Text Analysis with Topic Models for the Humanities and Social Sciences¶
Text Analysis with Topic Models for the Humanities and Social Sciences (TAToM) consists of a series of tutorials covering basic procedures in quantitative text analysis. The tutorials cover the preparation of a text corpus for analysis and the exploration of a collection of texts using topic models and machine learning.

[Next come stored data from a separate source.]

[src/rtl/core/stl_front.sv]
`timescale 1ns / 1ps
// ----------------------------------------------------------------------------
// stl_front: byte classifier and lexer state
// Takes one byte per cycle while take is high, updates the lexer state
// and builds the tokens that byte finishes.
// ----------------------------------------------------------------------------
module stl_front
	import stl_pkg::*;
#(
	parameter int KEYWORD_BYTES = KEYWORD_BYTES_DEF
) (
	input  logic       clk,
	input  logic       arst_n,
	input  logic       take,
	input  logic [7:0] text_byte,
	input  logic       end_of_text,
	output req_t       req
);

	localparam int WB = 8 * KEYWORD_BYTES;

	mode_t       mode_q;
	logic [31:0] acc_q;
	logic [WB-1:0] wbuf_q;
	logic [15:0] wcnt_q;
	logic [15:0] start_q;
	logic [19:0] line_q;
	logic [15:0] col_q;

	mode_t       mode_d;
	logic [31:0] acc_d;
	logic [WB-1:0] wbuf_d;
	logic [15:0] wcnt_d;
	logic [15:0] start_d;

	logic [7:0] b;
	logic is_dig, is_let, handled, is_ws;
	tok_t pend, tnew, tcmb, teof;
	logic pend_v, tnew_v, tcmb_v;
	kind_t word_kind;
	logic [31:0] word_val;
	logic [31:0] acc_x10;

	assign b = text_byte;
	assign is_dig = (b >= 8'h30) && (b <= 8'h39);
	assign is_let = ((b >= 8'h61) && (b <= 8'h7a)) || ((b >= 8'h41) && (b <= 8'h5a));
	assign is_ws = (b == 8'h0a) || (b == 8'h20) || (b == 8'h09) || (b == 8'h0d);
	assign acc_x10 = {acc_q[28:0], 3'b000} + {acc_q[30:0], 1'b0};

	function automatic logic [WB-1:0] pk(input logic [63:0] s);
		return WB'(s);
	endfunction

	// keyword match on the word buffer; words longer than the buffer never match
	always_comb begin
		word_kind = K_IDENT;
		word_val  = '0;
		if (wcnt_q <= 16'(KEYWORD_BYTES)) begin
			case (wbuf_q)
				pk(64'h6669):           word_kind = K_IF;
				pk(64'h65736c65):       word_kind = K_ELSE;
				pk(64'h746e69):         word_kind = K_KINT;
				pk(64'h64696f76):       word_kind = K_VOID;
				pk(64'h6c6f6f62):       word_kind = K_KBOOL;
				pk(64'h666564):         word_kind = K_DEF;
				pk(64'h656c696877):     word_kind = K_WHILE;
				pk(64'h6f64):           word_kind = K_DO;
				pk(64'h726f66):         word_kind = K_FOR;
				pk(64'h6f74):           word_kind = K_TO;
				pk(64'h6e7275746572):   word_kind = K_RETURN;
				pk(64'h636f6c6c61):     word_kind = K_ALLOC;
				pk(64'h65657266):       word_kind = K_FREE;
				pk(64'h686374616d):     word_kind = K_MATCH;
				pk(64'h6e776f):         word_kind = K_OWN;
				pk(64'h666572):         word_kind = K_REF;
				pk(64'h746e697270):     word_kind = K_PRINT;
				pk(64'h65757274): begin
					word_kind = K_BOOL;
					word_val  = 32'd1;
				end
				pk(64'h65736c6166):     word_kind = K_BOOL;
				default:                word_kind = K_IDENT;
			endcase
		end
	end

	// token the pending mode would give if flushed now
	always_comb begin
		pend   = '0;
		pend.line = line_q;
		pend.col  = start_q;
		pend_v = 1'b1;
		case (mode_q)
			M_NUMBER: begin
				pend.kind  = K_INT;
				pend.value = acc_q;
			end
			M_WORD: begin
				pend.kind  = word_kind;
				pend.value = word_val;
				if (word_kind == K_IDENT) pend.wlen = wcnt_q;
			end
			M_SLASH: pend.kind = K_SLASH;
			M_EQ:    pend.kind = K_EQ;
			M_BANG:  pend.kind = K_NOT;
			M_LT:    pend.kind = K_LT;
			M_GT:    pend.kind = K_GT;
			M_AMP: begin
				pend.kind = K_ERROR;
				pend.err  = E_AMP;
			end
			M_BAR: begin
				pend.kind = K_ERROR;
				pend.err  = E_BAR;
			end
			default: pend_v = 1'b0;
		endcase
	end

	always_comb begin
		mode_d  = mode_q;
		acc_d   = acc_q;
		wbuf_d  = wbuf_q;
		wcnt_d  = wcnt_q;
		start_d = start_q;
		handled = 1'b0;
		tcmb    = '0;
		tcmb.line = line_q;
		tcmb.col  = start_q;
		tcmb_v  = 1'b0;
		tnew    = '0;
		tnew.line = line_q;
		tnew.col  = col_q;
		tnew_v  = 1'b0;

		case (mode_q)
			M_NUMBER: if (is_dig) begin
				acc_d = acc_x10 + {28'd0, b[3:0]};
				handled = 1'b1;
			end
			M_WORD: if (is_let || is_dig) begin
				for (int i = 0; i < KEYWORD_BYTES; i++)
					if (wcnt_q == 16'(i)) wbuf_d[8*i +: 8] = b;
				if (wcnt_q != 16'hffff) wcnt_d = wcnt_q + 16'd1;
				handled = 1'b1;
			end
			M_SLASH: begin
				if (b == "/") begin
					mode_d = M_LCOMMENT;
					handled = 1'b1;
				end else if (b == "*") begin
					mode_d = M_BCOMMENT;
					handled = 1'b1;
				end
			end
			M_EQ, M_BANG, M_LT, M_GT: if (b == "=") begin
				case (mode_q)
					M_EQ:    tcmb.kind = K_EQEQ;
					M_BANG:  tcmb.kind = K_NE;
					M_LT:    tcmb.kind = K_LE;
					default: tcmb.kind = K_GE;
				endcase
				tcmb_v = 1'b1;
				mode_d = M_IDLE;
				handled = 1'b1;
			end
			M_AMP: if (b == "&") begin
				tcmb.kind = K_AND;
				tcmb_v = 1'b1;
				mode_d = M_IDLE;
				handled = 1'b1;
			end
			M_BAR: if (b == "|") begin
				tcmb.kind = K_OR;
				tcmb_v = 1'b1;
				mode_d = M_IDLE;
				handled = 1'b1;
			end
			M_LCOMMENT: begin
				if (b == 8'h0a) mode_d = M_IDLE;
				else handled = 1'b1;
			end
			M_BCOMMENT: begin
				if (b == "*") mode_d = M_BSTAR;
				handled = 1'b1;
			end
			M_BSTAR: begin
				if (b == "/") mode_d = M_IDLE;
				else if (b != "*") mode_d = M_BCOMMENT;
				handled = 1'b1;
			end
			default: mode_d = M_IDLE;
		endcase

		if (!handled) begin
			mode_d  = M_IDLE;
			start_d = col_q;
			if (is_ws) begin
				mode_d = M_IDLE;
			end else if (is_dig) begin
				mode_d = M_NUMBER;
				acc_d  = {28'd0, b[3:0]};
			end else if (is_let) begin
				mode_d = M_WORD;
				wbuf_d = WB'(b);
				wcnt_d = 16'd1;
			end else begin
				tnew_v = 1'b1;
				case (b)
					"/": begin mode_d = M_SLASH; tnew_v = 1'b0; end
					"=": begin mode_d = M_EQ;    tnew_v = 1'b0; end
					"!": begin mode_d = M_BANG;  tnew_v = 1'b0; end
					"<": begin mode_d = M_LT;    tnew_v = 1'b0; end
					">": begin mode_d = M_GT;    tnew_v = 1'b0; end
					"&": begin mode_d = M_AMP;   tnew_v = 1'b0; end
					"|": begin mode_d = M_BAR;   tnew_v = 1'b0; end
					"{": tnew.kind = K_LBRACE;
					"}": tnew.kind = K_RBRACE;
					"(": tnew.kind = K_LPAREN;
					")": tnew.kind = K_RPAREN;
					"+": tnew.kind = K_PLUS;
					"-": tnew.kind = K_MINUS;
					"*": tnew.kind = K_STAR;
					"?": tnew.kind = K_QUEST;
					"_": tnew.kind = K_UNDER;
					";": tnew.kind = K_SEMI;
					":": tnew.kind = K_COLON;
					",": tnew.kind = K_COMMA;
					default: begin
						tnew.kind = K_ERROR;
						tnew.err  = E_BYTE;
						tnew.bad  = b;
					end
				endcase
			end
		end
	end

	// assemble the request
	always_comb begin
		teof = '0;
		teof.kind = K_EOF;
		teof.line = line_q;
		teof.col  = col_q;
		teof.last = 1'b1;
		req = '0;
		if (end_of_text) begin
			if (pend_v) begin
				req.cnt = 2'd2;
				req.t0  = pend;
				req.t1  = teof;
			end else begin
				req.cnt = 2'd1;
				req.t0  = teof;
			end
		end else if (tcmb_v) begin
			req.cnt = 2'd1;
			req.t0  = tcmb;
			req.t0.last = 1'b1;
		end else if (!handled) begin
			if (pend_v && tnew_v) begin
				req.cnt = 2'd2;
				req.t0  = pend;
				req.t1  = tnew;
				req.t1.last = 1'b1;
			end else if (pend_v) begin
				req.cnt = 2'd1;
				req.t0  = pend;
				req.t0.last = 1'b1;
			end else if (tnew_v) begin
				req.cnt = 2'd1;
				req.t0  = tnew;
				req.t0.last = 1'b1;
			end
		end
	end

	always_ff @(posedge clk or negedge arst_n) begin
		if (!arst_n) begin
			mode_q  <= M_IDLE;
			acc_q   <= '0;
			wbuf_q  <= '0;
			wcnt_q  <= '0;
			start_q <= 16'd1;
			line_q  <= 20'd1;
			col_q   <= 16'd1;
		end else if (take) begin
			if (end_of_text) begin
				mode_q  <= M_IDLE;
				acc_q   <= '0;
				wbuf_q  <= '0;
				wcnt_q  <= '0;
				start_q <= 16'd1;
				line_q  <= 20'd1;
				col_q   <= 16'd1;
			end else begin
				mode_q  <= mode_d;
				acc_q   <= acc_d;
				wbuf_q  <= wbuf_d;
				wcnt_q  <= wcnt_d;
				start_q <= start_d;
				if (b == 8'h0a) begin
					if (line_q != 20'(LINE_MAX)) line_q <= line_q + 20'd1;
					col_q <= 16'd1;
				end else if (col_q != 16'(COL_MAX)) begin
					col_q <= col_q + 16'd1;
				end
			end
		end
	end

endmodule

These tutorials cover basic as well as somewhat advanced procedures and make extensive use of the Python programming language to organize, analyze, and visualize data.
- Getting started
- Working with text
- Feature selection: finding distinctive words
- Topic modeling with MALLET
- Topic modeling in Python
- Visualizing topic models
- Visualizing trends
- Classification, Machine Learning, and Logistic Regression
- Case study: Racine’s early and late tragedies
All materials are published under a Creative Commons Attribution 4.0 International license (CC-BY 4.0).
Comments are welcome, as are reports of bugs and typos. Please use the project’s issue tracker.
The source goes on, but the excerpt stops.